● **Assignment**
Give back exactly the lines that run from the beginning of the entries to the line containing "localparam logic [7:0] Y_MAX", both included, and nothing else.

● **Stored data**
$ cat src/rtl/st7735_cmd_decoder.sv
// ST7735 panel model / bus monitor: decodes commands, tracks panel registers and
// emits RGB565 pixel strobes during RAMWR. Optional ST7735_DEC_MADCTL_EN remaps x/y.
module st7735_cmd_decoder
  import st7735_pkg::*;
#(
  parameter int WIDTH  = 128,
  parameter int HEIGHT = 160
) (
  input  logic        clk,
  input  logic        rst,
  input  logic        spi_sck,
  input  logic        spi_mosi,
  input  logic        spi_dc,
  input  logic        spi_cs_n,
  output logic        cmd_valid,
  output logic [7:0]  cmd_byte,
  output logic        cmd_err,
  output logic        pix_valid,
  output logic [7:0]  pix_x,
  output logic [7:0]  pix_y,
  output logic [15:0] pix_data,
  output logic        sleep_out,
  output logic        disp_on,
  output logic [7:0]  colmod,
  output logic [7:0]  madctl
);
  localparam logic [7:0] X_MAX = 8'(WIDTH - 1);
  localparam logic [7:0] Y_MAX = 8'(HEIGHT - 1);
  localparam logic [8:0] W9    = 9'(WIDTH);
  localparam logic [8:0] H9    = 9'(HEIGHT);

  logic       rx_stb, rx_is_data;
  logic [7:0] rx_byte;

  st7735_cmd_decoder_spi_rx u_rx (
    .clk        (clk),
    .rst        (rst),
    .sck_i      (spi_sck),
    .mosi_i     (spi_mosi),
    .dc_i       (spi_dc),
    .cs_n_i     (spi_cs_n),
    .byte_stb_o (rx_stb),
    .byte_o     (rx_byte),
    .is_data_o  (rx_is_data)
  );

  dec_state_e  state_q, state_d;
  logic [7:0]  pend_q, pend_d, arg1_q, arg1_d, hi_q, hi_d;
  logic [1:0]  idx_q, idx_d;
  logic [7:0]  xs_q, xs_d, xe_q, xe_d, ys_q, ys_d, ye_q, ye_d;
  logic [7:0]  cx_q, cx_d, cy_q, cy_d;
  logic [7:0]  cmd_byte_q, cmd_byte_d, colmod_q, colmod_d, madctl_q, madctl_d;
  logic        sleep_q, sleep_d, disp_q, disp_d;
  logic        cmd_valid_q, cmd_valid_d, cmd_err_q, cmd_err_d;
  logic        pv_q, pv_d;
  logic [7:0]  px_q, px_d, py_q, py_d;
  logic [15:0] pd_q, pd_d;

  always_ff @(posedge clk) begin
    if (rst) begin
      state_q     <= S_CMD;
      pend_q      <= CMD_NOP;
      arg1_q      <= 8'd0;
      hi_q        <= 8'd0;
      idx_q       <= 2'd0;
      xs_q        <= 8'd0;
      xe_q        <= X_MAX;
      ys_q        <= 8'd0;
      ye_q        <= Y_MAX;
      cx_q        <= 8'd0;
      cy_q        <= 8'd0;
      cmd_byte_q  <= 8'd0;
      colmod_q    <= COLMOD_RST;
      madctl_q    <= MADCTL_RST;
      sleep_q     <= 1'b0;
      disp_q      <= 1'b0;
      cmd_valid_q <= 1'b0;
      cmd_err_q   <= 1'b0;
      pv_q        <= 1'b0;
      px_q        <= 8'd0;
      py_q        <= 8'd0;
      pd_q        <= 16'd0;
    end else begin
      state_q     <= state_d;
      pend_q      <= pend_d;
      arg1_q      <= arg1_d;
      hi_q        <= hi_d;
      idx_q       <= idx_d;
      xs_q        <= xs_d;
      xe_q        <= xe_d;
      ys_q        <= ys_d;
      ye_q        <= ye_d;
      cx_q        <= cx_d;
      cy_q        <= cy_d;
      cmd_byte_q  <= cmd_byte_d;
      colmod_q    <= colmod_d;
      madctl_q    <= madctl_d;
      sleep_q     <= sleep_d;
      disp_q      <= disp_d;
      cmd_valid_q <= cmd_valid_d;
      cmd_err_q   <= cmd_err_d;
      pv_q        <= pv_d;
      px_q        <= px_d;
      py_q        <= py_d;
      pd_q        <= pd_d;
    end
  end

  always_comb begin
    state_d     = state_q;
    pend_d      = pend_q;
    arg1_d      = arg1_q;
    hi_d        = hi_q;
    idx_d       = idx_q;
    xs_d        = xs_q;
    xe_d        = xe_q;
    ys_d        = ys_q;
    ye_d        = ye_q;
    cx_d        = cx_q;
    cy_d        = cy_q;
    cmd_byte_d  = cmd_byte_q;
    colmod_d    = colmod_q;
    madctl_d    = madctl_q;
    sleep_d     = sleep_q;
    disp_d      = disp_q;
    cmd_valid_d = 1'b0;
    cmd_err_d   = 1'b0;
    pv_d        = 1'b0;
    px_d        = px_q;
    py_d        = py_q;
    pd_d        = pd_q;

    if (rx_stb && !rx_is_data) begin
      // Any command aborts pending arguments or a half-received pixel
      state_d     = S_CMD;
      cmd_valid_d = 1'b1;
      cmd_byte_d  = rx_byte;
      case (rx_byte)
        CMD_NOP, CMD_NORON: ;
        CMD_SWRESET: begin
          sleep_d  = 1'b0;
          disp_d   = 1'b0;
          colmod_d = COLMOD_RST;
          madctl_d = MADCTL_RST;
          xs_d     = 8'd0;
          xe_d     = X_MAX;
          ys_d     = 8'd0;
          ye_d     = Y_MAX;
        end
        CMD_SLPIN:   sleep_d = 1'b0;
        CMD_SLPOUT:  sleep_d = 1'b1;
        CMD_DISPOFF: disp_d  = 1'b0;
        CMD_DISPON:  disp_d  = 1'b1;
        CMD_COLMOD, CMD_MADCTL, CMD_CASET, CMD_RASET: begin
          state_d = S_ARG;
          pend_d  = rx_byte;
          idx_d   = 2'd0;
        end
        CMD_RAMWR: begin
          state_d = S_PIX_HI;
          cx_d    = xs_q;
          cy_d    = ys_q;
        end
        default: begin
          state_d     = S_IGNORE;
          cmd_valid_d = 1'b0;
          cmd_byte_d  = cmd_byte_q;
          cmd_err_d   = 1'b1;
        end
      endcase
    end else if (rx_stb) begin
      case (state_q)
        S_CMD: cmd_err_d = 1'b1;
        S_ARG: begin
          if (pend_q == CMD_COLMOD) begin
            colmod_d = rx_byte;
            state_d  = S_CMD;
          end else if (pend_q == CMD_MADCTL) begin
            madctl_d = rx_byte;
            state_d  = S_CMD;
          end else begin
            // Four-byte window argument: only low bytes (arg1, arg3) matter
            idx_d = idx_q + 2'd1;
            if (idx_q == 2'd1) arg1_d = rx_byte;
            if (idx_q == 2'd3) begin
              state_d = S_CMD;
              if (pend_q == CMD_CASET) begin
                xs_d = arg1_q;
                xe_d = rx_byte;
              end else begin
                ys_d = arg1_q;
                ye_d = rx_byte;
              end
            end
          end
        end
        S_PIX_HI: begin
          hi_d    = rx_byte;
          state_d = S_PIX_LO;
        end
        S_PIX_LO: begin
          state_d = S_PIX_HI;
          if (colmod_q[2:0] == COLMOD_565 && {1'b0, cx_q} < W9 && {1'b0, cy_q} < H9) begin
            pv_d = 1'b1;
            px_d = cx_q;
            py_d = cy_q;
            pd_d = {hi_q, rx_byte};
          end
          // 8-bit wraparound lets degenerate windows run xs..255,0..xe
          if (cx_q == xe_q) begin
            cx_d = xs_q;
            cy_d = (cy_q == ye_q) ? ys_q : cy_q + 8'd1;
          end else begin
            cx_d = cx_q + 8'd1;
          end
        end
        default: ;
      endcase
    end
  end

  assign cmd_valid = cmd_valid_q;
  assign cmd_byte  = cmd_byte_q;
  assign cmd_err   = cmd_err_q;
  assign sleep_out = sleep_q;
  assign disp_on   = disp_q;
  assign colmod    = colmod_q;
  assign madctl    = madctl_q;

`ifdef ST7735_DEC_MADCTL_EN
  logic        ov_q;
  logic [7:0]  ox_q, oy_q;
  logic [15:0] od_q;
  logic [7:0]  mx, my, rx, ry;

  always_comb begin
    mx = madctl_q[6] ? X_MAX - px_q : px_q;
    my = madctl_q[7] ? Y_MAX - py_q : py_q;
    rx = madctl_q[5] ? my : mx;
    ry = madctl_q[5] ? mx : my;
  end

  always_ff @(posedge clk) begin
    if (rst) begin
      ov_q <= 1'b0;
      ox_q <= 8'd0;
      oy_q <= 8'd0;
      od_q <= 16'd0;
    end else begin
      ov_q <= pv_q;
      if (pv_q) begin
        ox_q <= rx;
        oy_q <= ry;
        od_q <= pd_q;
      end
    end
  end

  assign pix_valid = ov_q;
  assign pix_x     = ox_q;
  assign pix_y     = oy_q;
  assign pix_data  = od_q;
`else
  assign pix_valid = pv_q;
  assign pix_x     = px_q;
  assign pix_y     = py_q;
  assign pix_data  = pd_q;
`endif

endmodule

● **Completed task**
$ cat src/rtl/st7735_cmd_decoder.sv
// ST7735 panel model / bus monitor: decodes commands, tracks panel registers and
// emits RGB565 pixel strobes during RAMWR. Optional ST7735_DEC_MADCTL_EN remaps x/y.
module st7735_cmd_decoder
  import st7735_pkg::*;
#(
  parameter int WIDTH  = 128,
  parameter int HEIGHT = 160
) (
  input  logic        clk,
  input  logic        rst,
  input  logic        spi_sck,
  input  logic        spi_mosi,
  input  logic        spi_dc,
  input  logic        spi_cs_n,
  output logic        cmd_valid,
  output logic [7:0]  cmd_byte,
  output logic        cmd_err,
  output logic        pix_valid,
  output logic [7:0]  pix_x,
  output logic [7:0]  pix_y,
  output logic [15:0] pix_data,
  output logic        sleep_out,
  output logic        disp_on,
  output logic [7:0]  colmod,
  output logic [7:0]  madctl
);
  localparam logic [7:0] X_MAX = 8'(WIDTH - 1);
  localparam logic [7:0] Y_MAX = 8'(HEIGHT - 1);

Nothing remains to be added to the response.